腰椎椎間板ヘルニアの保存療法
坐骨神経痛の改善方法については、基本的には保存療法で十分対応していけるということは繰り返し述べています。特に坐骨神経痛の原因となっているのが腰椎椎間板ヘルニアであった場合は、自然治癒する場合がほとんどです。ゆえに、大体の場合保存療法だけで対処できてしまいます。
それでは、腰椎椎間板ヘルニアに対する保存療法にはどのようなものがあるのでしょうか。今回はこのことについてお話していきたいと思います。
先ほども述べた通り、腰椎椎間板ヘルニアは自然治癒の可能性が高い病気です。およそ8割の人が、医師に指示されたとおりに安静にしているだけでこの病気を克服しているようです。

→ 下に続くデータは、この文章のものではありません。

### src/rtl/uart_irq_pkg.sv
package uart_irq_pkg;

    typedef enum logic [3:0] {
        ID_MODEM  = 4'b0000,
        ID_NONE   = 4'b0001,
        ID_TXEMPTY = 4'b0010,
        ID_RXDATA = 4'b0100,
        ID_RXERR  = 4'b0110,
        ID_RXIDLE = 4'b1100
    } irq_id_e;

    typedef enum logic {
        ST_CLEAR   = 1'b0,
        ST_PENDING = 1'b1
    } pend_state_e;

    localparam int EVT_RXERR  = 0;
    localparam int EVT_RXIDLE = 1;
    localparam int EVT_MODEM  = 2;
    localparam int NUM_EVT    = 3;
    localparam int IDENT_W    = 8;

endpackage

### src/rtl/uart_irq_evt_latch.sv
module uart_irq_evt_latch
    import uart_irq_pkg::*;
(
    input  logic clk,
    input  logic rst_n,
    input  logic set_evt,
    input  logic ack_rd,
    output logic pending
);

    pend_state_e state_q, state_d;

    always_ff @(posedge clk or negedge rst_n) begin
        if (!rst_n) state_q <= ST_CLEAR;
        else        state_q <= state_d;
    end

    always_comb begin
        state_d = state_q;
        unique case (state_q)
            ST_CLEAR:   if (set_evt) state_d = ST_PENDING;
            ST_PENDING: if (ack_rd && !set_evt) state_d = ST_CLEAR;
            default:    state_d = ST_CLEAR;
        endcase
    end

    always_comb pending = (state_q == ST_PENDING);

    // a new event wins over the acknowledging read
    p_event_sets_r13: assert property (@(posedge clk) disable iff (!rst_n)
        set_evt |=> pending);
    // the acknowledging read clears the held cause
    p_read_clears_r5: assert property (@(posedge clk) disable iff (!rst_n)
        (ack_rd && !set_evt) |=> !pending);

endmodule

### src/rtl/uart_irq_tx_fsm.sv
module uart_irq_tx_fsm
    import uart_irq_pkg::*;
(
    input  logic clk,
    input  logic rst_n,
    input  logic tx_empty,
    input  logic enable,
    input  logic wr_hold,
    input  logic rd_ident,
    input  logic shown,
    output logic pending
);

    pend_state_e state_q, state_d;
    logic        empty_q;
    logic        en_q;
    logic        arm;

    always_comb arm = tx_empty && (!empty_q || (enable && !en_q));

    always_ff @(posedge clk or negedge rst_n) begin
        if (!rst_n) begin
            state_q <= ST_CLEAR;
            empty_q <= 1'b1;
            en_q    <= 1'b1;
        end else begin
            state_q <= state_d;
            empty_q <= tx_empty;
            en_q    <= enable;
        end
    end

    always_comb begin
        state_d = state_q;
        unique case (state_q)
            ST_CLEAR: begin
                if (arm && !wr_hold) state_d = ST_PENDING;
            end
            ST_PENDING: begin
                if (wr_hold)                       state_d = ST_CLEAR;
                else if (rd_ident && shown && !arm) state_d = ST_CLEAR;
            end
            default: state_d = ST_CLEAR;
        endcase
    end

    always_comb pending = (state_q == ST_PENDING);

    p_arm_sets_r8: assert property (@(posedge clk) disable iff (!rst_n)
        (arm && !wr_hold) |=> pending);
    p_write_clears_r10: assert property (@(posedge clk) disable iff (!rst_n)
        wr_hold |=> !pending);
    p_ident_read_clears_r9: assert property (@(posedge clk) disable iff (!rst_n)
        (rd_ident && shown && !arm) |=> !pending);

endmodule

### src/rtl/uart_irq_arbiter.sv
module uart_irq_arbiter
    import uart_irq_pkg::*;
(
    input  logic    en_err,
    input  logic    en_rx,
    input  logic    en_tx,
    input  logic    en_modem,
    input  logic    err_p,
    input  logic    data_lvl,
    input  logic    idle_p,
    input  logic    tx_p,
    input  logic    modem_p,
    output irq_id_e code,
    output logic    tx_shown
);

    always_comb begin
        if (en_err && err_p)          code = ID_RXERR;
        else if (en_rx && data_lvl)   code = ID_RXDATA;
        else if (en_rx && idle_p)     code = ID_RXIDLE;
        else if (en_tx && tx_p)       code = ID_TXEMPTY;
        else if (en_modem && modem_p) code = ID_MODEM;
        else                          code = ID_NONE;
    end

    always_comb tx_shown = (code == ID_TXEMPTY);

endmodule

### src/rtl/uart_irq_ident.sv
module uart_irq_ident
    import uart_irq_pkg::*;
(
    input  logic                clk,
    input  logic                rst_n,
    input  logic                ie_rx_status,
    input  logic                ie_rx_data,
    input  logic                ie_tx_empty,
    input  logic                ie_modem,
    input  logic                rx_err_evt,
    input  logic                rx_ready,
    input  logic                rx_idle_evt,
    input  logic                tx_empty,
    input  logic                modem_evt,
    input  logic                rd_ident,
    input  logic                rd_line,
    input  logic                rd_rxbuf,
    input  logic                rd_modem,
    input  logic                wr_txhold,
    input  logic                fifo_on,
    input  logic                fifo_deep,
    output logic [IDENT_W-1:0]  ident,
    output logic                irq
);

    logic [NUM_EVT-1:0] evt_set;
    logic [NUM_EVT-1:0] evt_ack;
    logic [NUM_EVT-1:0] evt_pend;
    logic               tx_pend;
    logic               tx_shown;
    irq_id_e            code;

    always_comb begin
        evt_set[EVT_RXERR]  = rx_err_evt;
        evt_set[EVT_RXIDLE] = rx_idle_evt;
        evt_set[EVT_MODEM]  = modem_evt;
        evt_ack[EVT_RXERR]  = rd_line;
        evt_ack[EVT_RXIDLE] = rd_rxbuf;
        evt_ack[EVT_MODEM]  = rd_modem;
    end

    for (genvar g = 0; g < NUM_EVT; g++) begin : g_evt
        uart_irq_evt_latch u_latch (
            .clk     (clk),
            .rst_n   (rst_n),
            .set_evt (evt_set[g]),
            .ack_rd  (evt_ack[g]),
            .pending (evt_pend[g])
        );
    end

    uart_irq_tx_fsm u_tx (
        .clk      (clk),
        .rst_n    (rst_n),
        .tx_empty (tx_empty),
        .enable   (ie_tx_empty),
        .wr_hold  (wr_txhold),
        .rd_ident (rd_ident),
        .shown    (tx_shown),
        .pending  (tx_pend)
    );

    uart_irq_arbiter u_arb (
        .en_err   (ie_rx_status),
        .en_rx    (ie_rx_data),
        .en_tx    (ie_tx_empty),
        .en_modem (ie_modem),
        .err_p    (evt_pend[EVT_RXERR]),
        .data_lvl (rx_ready),
        .idle_p   (evt_pend[EVT_RXIDLE]),
        .tx_p     (tx_pend),
        .modem_p  (evt_pend[EVT_MODEM]),
        .code     (code),
        .tx_shown (tx_shown)
    );

    always_comb begin
        ident = {fifo_on, fifo_on, fifo_on & fifo_deep, 1'b0, code};
        irq   = ~code[0];
    end

    p_err_wins_r2: assert property (@(posedge clk) disable iff (!rst_n)
        (ie_rx_status && evt_pend[EVT_RXERR]) |-> (ident[3:0] == 4'b0110));
    p_irq_tracks_r12: assert property (@(posedge clk) disable iff (!rst_n)
        irq == ((ie_rx_status && evt_pend[EVT_RXERR]) || (ie_rx_data && (rx_ready || evt_pend[EVT_RXIDLE]))
                || (ie_tx_empty && tx_pend) || (ie_modem && evt_pend[EVT_MODEM])));
    p_no_mode_bits_r11: assert property (@(posedge clk) disable iff (!rst_n)
        !fifo_on |-> (ident[7:4] == 4'b0000));

endmodule

### config.mk
export PLATFORM = sky130hd
export DESIGN_NAME = uart_irq_ident
export DESIGN_NICKNAME = d
export VERILOG_FILES = /design/src/rtl/uart_irq_pkg.sv /design/src/rtl/uart_irq_evt_latch.sv /design/src/rtl/uart_irq_tx_fsm.sv /design/src/rtl/uart_irq_arbiter.sv /design/src/rtl/uart_irq_ident.sv
export SDC_FILE = /design/constraint.sdc
export NUM_CORES = 1
export LEC_CHECK = 0
export CORE_AREA = 2 2 39 41
export DETAILED_ROUTE_END_ITERATION = 10
export DIE_AREA = 0 0 41 43
export PLACE_DENSITY_LB_ADDON = 0.08
export SETUP_SLACK_MARGIN = 0.5
export SYNTH_ARGS = -nofsm -noshare
export SYNTH_HDL_FRONTEND = slang
export SYNTH_HIERARCHICAL = 1
export SYNTH_SLANG_ARGS = --single-unit
### constraint.sdc
create_clock -name clk -period 2.3 [get_ports clk]
set_input_delay 0.575 -clock clk [delete_from_list [all_inputs] [get_ports clk]]
set_output_delay 0.575 -clock clk [all_outputs]
set_load 0.01 [all_outputs]
# Word level (Yosys, flattened, before mapping)

Index checks and enable logic that the tools add are counted.

Equal/unequal tests: 1
Reductions and logical operators: 21
Bitwise logic cells: 6
Muxes and demuxes: 18

Operators with widths:

| operator                                                         | count |
|---|---|
| 4-bit two-way mux                                                | 4 |
| 1-bit logical AND                                                | 13 |
| 1-bit two-way mux                                                | 10 |
| 1-bit one-hot mux with 2 select lines                            | 4 |
| 1-bit logical NOT                                                | 7 |
| 1-bit inverter                                                   | 5 |
| 4-bit by 2-bit == test with 1-bit output (second input constant) | 1 |
| 1-bit AND                                                        | 1 |
| 1-bit logical OR                                                 | 1 |

Flip-flop bits (word level): 6
Output and inout port bits: 9
Logic and storage cells: 52

# Longest topological paths before layout

Depth in word-level cells: 12
Depth in mapped cells: 5
Depth with buffers taken out: 5

# Cells and area by module

The synthesis kept the hierarchy.

By module, submodules not included:

| module             | area an instance (um^2) | instances | cells an instance | sequential area each (um^2) |
|---|---|---|---|---|
| uart_irq_evt_latch | 36.3                    | 3         | 3                 | 25.0 |
| uart_irq_tx_fsm    | 105.1                   | 1         | 9                 | 77.6 |
| uart_irq_arbiter   | 58.8                    | 1         | 10                | 0.0 |
| uart_irq_ident     | 36.3                    | 1         | 6                 | 0.0 |

# Worst setup path before layout

OpenSTA, ideal clock, no wires.

Path type: in2out
Start: input rx_ready
End: output irq
Arrival: 1268 ps
Stages on the path: 3
Setup slack: 457 ps
Cell sequence: o21a_1 nor3_1 inv_1

Word-level cells in the longest chain between the ends: 4

Ends and longest elaborated chain:

| item               | RTL line               | text |
|---|---|---|
| start: declaration | uart_irq_ident.sv:11   | `input logic rx_ready,` |
| 1-bit logical AND  | uart_irq_arbiter.sv:19 | `else if (en_rx && data_lvl) code = ID_RXDATA;` |
| 4-bit two-way mux  | uart_irq_arbiter.sv:19 |  |
| 4-bit two-way mux  | uart_irq_arbiter.sv:18 | `if (en_err && err_p) code = ID_RXERR;` |
| via ident[0]       | uart_irq_ident.sv:22   | `output logic [IDENT_W-1:0] ident,` |
| 1-bit inverter     | uart_irq_ident.sv:79   | `irq = ~code[0];` |
| end: declaration   | uart_irq_ident.sv:23   | `output logic irq` |

The timed path passes the listed nets, and every way through them passes these cells.

# Final worst setup path

Start: input ie_modem
End: output irq

Word-level cells in the longest chain between the ends: 7

Ends and longest elaborated chain:

| item               | RTL line               | text |
|---|---|---|
| start: declaration | uart_irq_ident.sv:9    | `input logic ie_modem,` |
| 1-bit logical AND  | uart_irq_arbiter.sv:22 | `else if (en_modem && modem_p) code = ID_MODEM;` |
| 1-bit two-way mux  | uart_irq_arbiter.sv:22 |  |
| 4-bit two-way mux  | uart_irq_arbiter.sv:21 | `else if (en_tx && tx_p) code = ID_TXEMPTY;` |
| 4-bit two-way mux  | uart_irq_arbiter.sv:20 | `else if (en_rx && idle_p) code = ID_RXIDLE;` |
| 4-bit two-way mux  | uart_irq_arbiter.sv:19 |  |
| 4-bit two-way mux  | uart_irq_arbiter.sv:18 |  |
| 1-bit inverter     | uart_irq_ident.sv:79   |  |

No other way between the ends.

==> results.ini <==
[die]
ioPinCount=27
initial_core_util_pct=22.33
die_w_microns=41
core_sq_um=1384
die_h_microns=43
num_rows=14
die-area_sq_um=1763

[clock_network]
insertion_delay_ns=0.24
cts.sinks=6
clock-root-buffer=clkbuf_4
holdBufCountCts=0
cts_tree=built
h-tree-depth=1
cts_made_buffers=3
cts_buffer_depth=2
clkTransAtPathRegs_ns=0.05

[timing]
finalSetupViolCount=0
finalCriticalPeriod_ns=1.787
fmax_mhz=559.6
whs_ns=0.4887
grt_setup_unrepaired=true
setup_ws_ns=0.5129
period_share_pct=77.70
finalHoldViolCount=0
slew_violations=0
clock_skew_ns=0.002762
fin_tns_setup_ns=0

[route]
totalWireLength_microns=697
vias=316
drc=0
routedWlPerCell_microns=8.713
firstDrtPassIters=1
vias_per_cell=3.950
ant_nets=0
dr.first_iter.drc_count=0

[placed_design]
gp_congestion=0.5878
dp_cells=73
dp_slack_ns=-0.2505
placed_cell_area_sq_um=569.3
portBuffers=25

[power_and_ir_drop]
leakage_nw=0.2904
p_clk_share_pct=34.8
vdd.ir_drop.worst_v=0.0002603
seqPwrFrac_pct=40.0
power.share.switching_pct=22.79
power_mw=0.2941
power_density_nw_per_um2=497.0
pwr-share-comb_pct=25.2
p_sw_mw=0.06703
p_int_mw=0.2271

[global_routing]
grt_pass1_vias=293
grt_max_degree=7
antenna_found_initial=0
grt_pass1_wl_microns=1159
grt_use_total_pct=9.746
overflow=0

[critical_path]
cp.buffers_inverters=3
crit_start=ie_modem
critical_path.startpoint_type=input pin
r2r_cells=6
cp.required_ns=1.73
cp.depth=5
reg2reg_from=g_evt[1].u_latch/pending$_DFF_PN0_
timing.rr.end=u_tx/pending$_DFF_PN0_
crit_family=buffers and inverters
reg2reg_slack_ns=1.06
worstPathArrival_ns=1.21
path_max_fanout=2
crit_chain=buf_6, a22o_1, nor3_2, inv_1, buf_2
worstSetupEndpoint=irq
cp-end-kind=primary output
critPathSlowestCell=a22o_1
worst-setup-path-type=input pin to primary output
critPathMaxStageDelay_ns=0.21

[layout]
post-route-util_pct=42.77
fin_area_sq_um=591.8
diodes=0
final_common_cell=clkdlybuf4s50_1
layout_common_cells=10 x clkdlybuf4s50_1, 8 x buf_2, 5 x inv_1
fin_nets=83
syn_to_final_growth_pct=91.50
fin_cells=80
layout-drive-gt1-share_pct=39.06

[yosys]
syn_area_sq_um=309.0
ys_seq_elements=6
ys_seq_area_share_pct=49.39
syn_nets=52
synthCells=34
post_synth.cell_area_avg_sq_um=9.090
yosys_warnings=6
synth_cell_type_count=16

[worst_hold_path]
worstHoldPathType=register to register

[outcome]
status=complete, no violations

[job]
drv_cap=0

## cell type report
cell class	instances	area [sq um]
Multi-Input combinational cell	20	130.1
Clock buffer	4	26.28
Tap cell	16	20.02
Fill cell	148	792.0
Timing Repair Buffer	29	244.0
Inverter	5	18.77
Sequential cell	6	152.6
## state kept, by name, indices dropped and copies added (netlist names)
signal / cells
u_tx/en_q: 1
g_evt.u_latch/pending: 3
u_tx/empty_q: 1
u_tx/pending: 1
## synth_stat cells, drive strengths merged
library cell	instances	area share, %
a21o	3	7.3
a21oi	1	1.6
a22o	1	2.8
and2	2	4.0
buf	3	7.3
conb	1	1.2
dfrtp	4	32
dfstp	2	17
inv	5	6.1
nand2	4	4.9
nor2b	1	2.0
nor3	3	4.9
o21a	1	2.4
o21ai	1	1.6
o21bai	1	2.4
or2	1	2.0
## kinds of logic after synthesis
group / count (synthesis) / share of synthesized area [%]
AO/OA/AOI/OAI: 8 / 18.22
buffers and inverters: 8 / 13.36
flip-flops: 6 / 49.39
other: 1 / 1.213
AND/OR/NAND/NOR: 11 / 17.81
## power groups by stage
stage	combinational, mW	clock, mW	sequential [mW]
4_1_cts	0.0739	0.110	0.118
6_report	0.0742	0.102	0.118
3_3_place_gp	0.0786	0	0.119
2_1_floorplan	0.0284	0	0.118
3_5_place_dp	0.0784	0	0.119
5_1_grt	0.0830	0.117	0.118
## per-layer routing
metal / share of wire [%] / track usage (%) / up-vias
li1: - / - / 165
met1: 41 / 11.33 / 137
met2: 47 / 14.37 / 14
met3: 12 / 2.094 / 0
met4: 0 / 8.000 / 0
met5: 0 / 0 / -
## worst min-delay path by stage
stage                                  startpoint                                  to  slack [ns]  cells after the start
5_1_grt        g_evt[0].u_latch/pending$_DFF_PN0_  g_evt[0].u_latch/pending$_DFF_PN0_        0.52                      1
3_3_place_gp   g_evt[0].u_latch/pending$_DFF_PN0_  g_evt[0].u_latch/pending$_DFF_PN0_        0.47                      1
2_1_floorplan                               rst_n  g_evt[0].u_latch/pending$_DFF_PN0_        0.28                      0
4_1_cts        g_evt[0].u_latch/pending$_DFF_PN0_  g_evt[0].u_latch/pending$_DFF_PN0_        0.51                      1
6_report       g_evt[0].u_latch/pending$_DFF_PN0_  g_evt[0].u_latch/pending$_DFF_PN0_        0.49                      1
3_5_place_dp   g_evt[0].u_latch/pending$_DFF_PN0_  g_evt[0].u_latch/pending$_DFF_PN0_        0.47                      1
## timing repair
action | 4_1_cts | 5_1_grt
setup buffers | 3 | 0
pin swaps | 6 | 1
setup endpoints to repair | 8 | 3
resized for setup | 55 | 1
(Power assumes the default switching activity.)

安静といってもなにもベッドに縛り付けになって一歩も動くなということではなく、腰椎椎間板ヘルニアの場合は一部の動作や姿勢を制限されるだけで、特に著しく日常生活を妨げてしまうほどの制限を受けるわけではありませんので、安心してください。
具体的には、ヘルニア型坐骨神経痛ではご法度とされる前かがみの姿勢、長時間の中腰や同じ姿勢で居続けることなどを避けるように指示されるはずです。
もちろん激しい運動も絶対にNGです。少しの期間安静にすれば治癒してしまうものですので、あせらずにじっくり治療していきましょう。少しでも「ちょっといつもより痛むかな?」と感じたら無理せず横になって休むようにしたほうがいいでしょうね。
さて、保存療法にはさまざまなものがあり、患部を温めることで血行を改善したり筋肉をほぐしたりする温熱療法、ベルトを装着して骨盤を牽引する牽引療法、コルセットを装着する装具療法等があります。それぞれ目的や症状に応じて使い分けるわけです。
この辺りの判断は医師がすることになります。決して見よう見まねで、間違った治療を自己流に施したりすることのないようにしてください。場合によっては著しく症状を悪化させたりすることにもなりかねません。
また、「このくらいの痛みならまだ大丈夫」などと考えて症状を無視してしまうのもよくありません。いうまでもないことですね。